British self employed businesswoman

Mary Rollason (1764/5 – 17 January 1835) was a British self employed businesswoman based in Birmingham. She first made steel toys and then dealt in china, cut glass and brass items. Her business was called "Mary Rollason and Son's China, Glass and Earthenware Warehouse" in 1825. Her son Thomas joined the business and continued it after her death.

== Life ==
Rollason is first recorded in 1791 when a trade directory records her business of making steel toys. This was an increasingly less profitable business as steel toymakers would sell to buyers and that would then re-sell them absorbing the profit and not sharing it equitably with the manufacturers. Rollason stocked Wedgwood china and she visit their works in 1808. In the 1820s she was working at 108 Steel House Lane in Birmingham.
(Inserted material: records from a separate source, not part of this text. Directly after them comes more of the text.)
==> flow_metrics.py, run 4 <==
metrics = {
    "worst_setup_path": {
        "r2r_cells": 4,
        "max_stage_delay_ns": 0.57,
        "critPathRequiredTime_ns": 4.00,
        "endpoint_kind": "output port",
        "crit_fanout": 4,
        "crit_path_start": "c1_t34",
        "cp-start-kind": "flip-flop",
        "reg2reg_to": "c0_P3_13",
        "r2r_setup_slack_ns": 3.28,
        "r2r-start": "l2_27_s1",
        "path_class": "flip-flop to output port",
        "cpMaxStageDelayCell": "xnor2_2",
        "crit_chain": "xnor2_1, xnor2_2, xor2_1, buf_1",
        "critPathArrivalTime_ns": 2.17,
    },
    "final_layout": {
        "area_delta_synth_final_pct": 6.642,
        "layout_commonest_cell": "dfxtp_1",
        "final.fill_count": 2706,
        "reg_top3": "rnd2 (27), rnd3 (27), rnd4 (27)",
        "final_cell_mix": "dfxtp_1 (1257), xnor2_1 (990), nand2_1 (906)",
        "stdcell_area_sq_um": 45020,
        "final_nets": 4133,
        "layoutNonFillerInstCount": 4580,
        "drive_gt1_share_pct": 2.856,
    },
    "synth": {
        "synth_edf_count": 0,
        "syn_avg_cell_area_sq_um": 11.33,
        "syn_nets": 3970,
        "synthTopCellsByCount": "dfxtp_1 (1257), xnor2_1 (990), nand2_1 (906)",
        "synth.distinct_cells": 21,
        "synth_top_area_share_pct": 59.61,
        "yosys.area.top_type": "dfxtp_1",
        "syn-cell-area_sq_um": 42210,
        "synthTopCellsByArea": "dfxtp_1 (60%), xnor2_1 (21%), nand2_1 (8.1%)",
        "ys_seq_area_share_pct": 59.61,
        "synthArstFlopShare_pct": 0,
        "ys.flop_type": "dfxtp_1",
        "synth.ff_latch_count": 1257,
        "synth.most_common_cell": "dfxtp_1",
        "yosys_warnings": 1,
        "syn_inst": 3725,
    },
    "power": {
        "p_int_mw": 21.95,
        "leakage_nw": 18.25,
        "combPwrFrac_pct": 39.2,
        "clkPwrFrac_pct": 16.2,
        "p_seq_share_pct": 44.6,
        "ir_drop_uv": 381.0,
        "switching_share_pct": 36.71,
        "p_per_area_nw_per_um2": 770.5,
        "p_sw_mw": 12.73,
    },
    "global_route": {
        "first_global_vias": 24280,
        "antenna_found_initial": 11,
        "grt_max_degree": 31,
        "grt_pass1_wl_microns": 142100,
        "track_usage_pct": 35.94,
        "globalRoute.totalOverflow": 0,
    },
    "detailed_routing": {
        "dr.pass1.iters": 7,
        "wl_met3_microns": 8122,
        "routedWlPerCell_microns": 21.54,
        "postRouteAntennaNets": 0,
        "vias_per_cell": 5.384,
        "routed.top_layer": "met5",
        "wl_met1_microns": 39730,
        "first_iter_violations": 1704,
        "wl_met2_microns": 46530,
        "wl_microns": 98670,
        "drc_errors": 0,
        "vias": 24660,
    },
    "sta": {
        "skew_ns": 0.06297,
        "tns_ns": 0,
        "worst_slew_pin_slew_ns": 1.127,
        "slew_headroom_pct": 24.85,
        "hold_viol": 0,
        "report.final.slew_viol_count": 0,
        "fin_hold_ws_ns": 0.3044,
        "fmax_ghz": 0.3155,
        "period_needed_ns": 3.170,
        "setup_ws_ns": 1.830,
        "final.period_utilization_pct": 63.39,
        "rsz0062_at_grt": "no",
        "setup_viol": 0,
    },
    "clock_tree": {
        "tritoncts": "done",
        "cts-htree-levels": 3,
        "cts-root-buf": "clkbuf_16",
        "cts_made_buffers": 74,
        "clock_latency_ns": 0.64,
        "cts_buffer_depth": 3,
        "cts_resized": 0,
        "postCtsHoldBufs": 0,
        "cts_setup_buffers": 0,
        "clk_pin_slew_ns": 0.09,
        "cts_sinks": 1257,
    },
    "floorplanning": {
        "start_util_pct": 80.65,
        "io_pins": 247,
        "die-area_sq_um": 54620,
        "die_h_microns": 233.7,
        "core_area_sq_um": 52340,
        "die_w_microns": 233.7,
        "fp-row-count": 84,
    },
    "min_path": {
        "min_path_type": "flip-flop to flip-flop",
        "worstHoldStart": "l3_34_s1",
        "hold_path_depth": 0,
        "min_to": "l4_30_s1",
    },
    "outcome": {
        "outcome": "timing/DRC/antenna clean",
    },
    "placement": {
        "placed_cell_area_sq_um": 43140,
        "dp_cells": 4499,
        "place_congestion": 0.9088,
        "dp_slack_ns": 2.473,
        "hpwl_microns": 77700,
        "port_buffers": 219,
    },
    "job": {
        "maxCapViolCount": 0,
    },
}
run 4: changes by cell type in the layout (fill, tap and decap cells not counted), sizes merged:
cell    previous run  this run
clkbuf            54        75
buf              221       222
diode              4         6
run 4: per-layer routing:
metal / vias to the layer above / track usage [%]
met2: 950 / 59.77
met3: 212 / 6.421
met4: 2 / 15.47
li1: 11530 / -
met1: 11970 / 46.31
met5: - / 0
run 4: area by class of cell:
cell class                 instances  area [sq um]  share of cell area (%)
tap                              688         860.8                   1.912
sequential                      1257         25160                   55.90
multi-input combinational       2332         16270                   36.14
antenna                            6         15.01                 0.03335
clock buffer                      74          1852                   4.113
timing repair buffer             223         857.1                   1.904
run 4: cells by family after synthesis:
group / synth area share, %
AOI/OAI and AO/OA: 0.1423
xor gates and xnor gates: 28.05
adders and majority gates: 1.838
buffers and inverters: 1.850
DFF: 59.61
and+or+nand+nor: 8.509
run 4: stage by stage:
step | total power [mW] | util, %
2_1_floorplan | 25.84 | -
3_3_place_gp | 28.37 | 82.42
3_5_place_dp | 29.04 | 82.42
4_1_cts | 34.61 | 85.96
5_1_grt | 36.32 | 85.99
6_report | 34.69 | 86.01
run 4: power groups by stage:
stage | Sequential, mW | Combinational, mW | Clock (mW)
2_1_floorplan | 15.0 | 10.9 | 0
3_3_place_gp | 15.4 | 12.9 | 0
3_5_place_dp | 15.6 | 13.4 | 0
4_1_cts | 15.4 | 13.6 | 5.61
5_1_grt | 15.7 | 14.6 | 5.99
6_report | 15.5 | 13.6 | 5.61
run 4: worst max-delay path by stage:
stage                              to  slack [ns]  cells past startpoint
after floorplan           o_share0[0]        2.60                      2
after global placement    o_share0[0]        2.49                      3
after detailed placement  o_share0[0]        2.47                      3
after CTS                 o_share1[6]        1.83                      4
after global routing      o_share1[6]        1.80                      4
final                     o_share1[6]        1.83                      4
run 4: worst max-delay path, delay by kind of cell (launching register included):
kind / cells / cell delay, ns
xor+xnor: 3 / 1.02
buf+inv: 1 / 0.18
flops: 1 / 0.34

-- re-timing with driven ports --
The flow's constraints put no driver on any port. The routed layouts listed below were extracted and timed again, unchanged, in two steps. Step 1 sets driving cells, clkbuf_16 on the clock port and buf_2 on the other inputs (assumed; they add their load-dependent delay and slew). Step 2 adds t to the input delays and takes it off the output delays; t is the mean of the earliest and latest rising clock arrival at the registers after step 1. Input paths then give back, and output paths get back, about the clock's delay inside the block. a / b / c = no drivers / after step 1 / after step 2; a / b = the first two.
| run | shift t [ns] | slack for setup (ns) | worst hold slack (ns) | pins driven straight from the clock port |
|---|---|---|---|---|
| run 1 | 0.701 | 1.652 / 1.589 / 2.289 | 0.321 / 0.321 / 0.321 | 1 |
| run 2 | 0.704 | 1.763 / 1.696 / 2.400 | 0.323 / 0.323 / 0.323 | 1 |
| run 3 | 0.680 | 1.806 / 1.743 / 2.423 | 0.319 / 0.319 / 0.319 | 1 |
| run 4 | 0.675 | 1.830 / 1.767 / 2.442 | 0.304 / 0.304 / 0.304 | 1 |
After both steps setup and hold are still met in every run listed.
Rollason appears to have moved her business into pottery, where she was the dealer. She sold her goods to the middle-classes from her business but she also operated as a wholesaler. She dealt in brass and cut-glass which was created at a manufactory she owned. The manufactory was nearby in Steelhouse Lane and in 1825 she brought her son into the business styling the company "Mary Rollason and Son". They had a trade card for "Mary Rollason & Son's" advertising their china, glass and earthenware warehouse. Their 1825 advert advised readers that they sold and made cut-glass, lustres and fancy lamps.

Rollason died at her home on 17 January 1835 on Bristol Road in Birmingham. She was buried on 24 January 1835 at St Mary's Church, Whittall Street, Birmingham which is now demolished. She was seventy years old. The business continued as "Thmas Rollason", then "G.T.Rollason". In 1845 Rollason and Son was still trading in China items transfer printed with the firm's name.